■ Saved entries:

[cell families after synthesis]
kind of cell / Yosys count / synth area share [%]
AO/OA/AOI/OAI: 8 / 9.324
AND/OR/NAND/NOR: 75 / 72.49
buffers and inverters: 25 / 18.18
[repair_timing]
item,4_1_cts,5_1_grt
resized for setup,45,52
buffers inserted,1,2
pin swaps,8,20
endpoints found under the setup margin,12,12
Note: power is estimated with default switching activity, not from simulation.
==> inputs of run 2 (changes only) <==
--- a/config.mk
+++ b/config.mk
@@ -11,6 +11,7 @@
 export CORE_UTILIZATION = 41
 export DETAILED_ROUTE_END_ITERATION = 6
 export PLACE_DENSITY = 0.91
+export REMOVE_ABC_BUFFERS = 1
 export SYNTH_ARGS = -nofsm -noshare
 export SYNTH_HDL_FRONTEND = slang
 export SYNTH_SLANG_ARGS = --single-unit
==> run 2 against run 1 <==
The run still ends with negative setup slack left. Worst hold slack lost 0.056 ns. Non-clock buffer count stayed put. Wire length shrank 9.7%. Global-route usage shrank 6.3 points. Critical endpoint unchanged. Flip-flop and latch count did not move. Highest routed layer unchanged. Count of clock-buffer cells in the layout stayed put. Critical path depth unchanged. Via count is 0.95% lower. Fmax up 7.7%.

■ Work instructions: A faithful, word-for-word copy of the data is the expected answer.

■ Output of the task:
[cell families after synthesis]
kind of cell / Yosys count / synth area share [%]
AO/OA/AOI/OAI: 8 / 9.324
AND/OR/NAND/NOR: 75 / 72.49
buffers and inverters: 25 / 18.18
[repair_timing]
item,4_1_cts,5_1_grt
resized for setup,45,52
buffers inserted,1,2
pin swaps,8,20
endpoints found under the setup margin,12,12
Note: power is estimated with default switching activity, not from simulation.
==> inputs of run 2 (changes only) <==
--- a/config.mk
+++ b/config.mk
@@ -11,6 +11,7 @@
 export CORE_UTILIZATION = 41
 export DETAILED_ROUTE_END_ITERATION = 6
 export PLACE_DENSITY = 0.91
+export REMOVE_ABC_BUFFERS = 1
 export SYNTH_ARGS = -nofsm -noshare
 export SYNTH_HDL_FRONTEND = slang
 export SYNTH_SLANG_ARGS = --single-unit
==> run 2 against run 1 <==
The run still ends with negative setup slack left. Worst hold slack lost 0.056 ns. Non-clock buffer count stayed put. Wire length shrank 9.7%. Global-route usage shrank 6.3 points. Critical endpoint unchanged. Flip-flop and latch count did not move. Highest routed layer unchanged. Count of clock-buffer cells in the layout stayed put. Critical path depth unchanged. Via count is 0.95% lower. Fmax up 7.7%.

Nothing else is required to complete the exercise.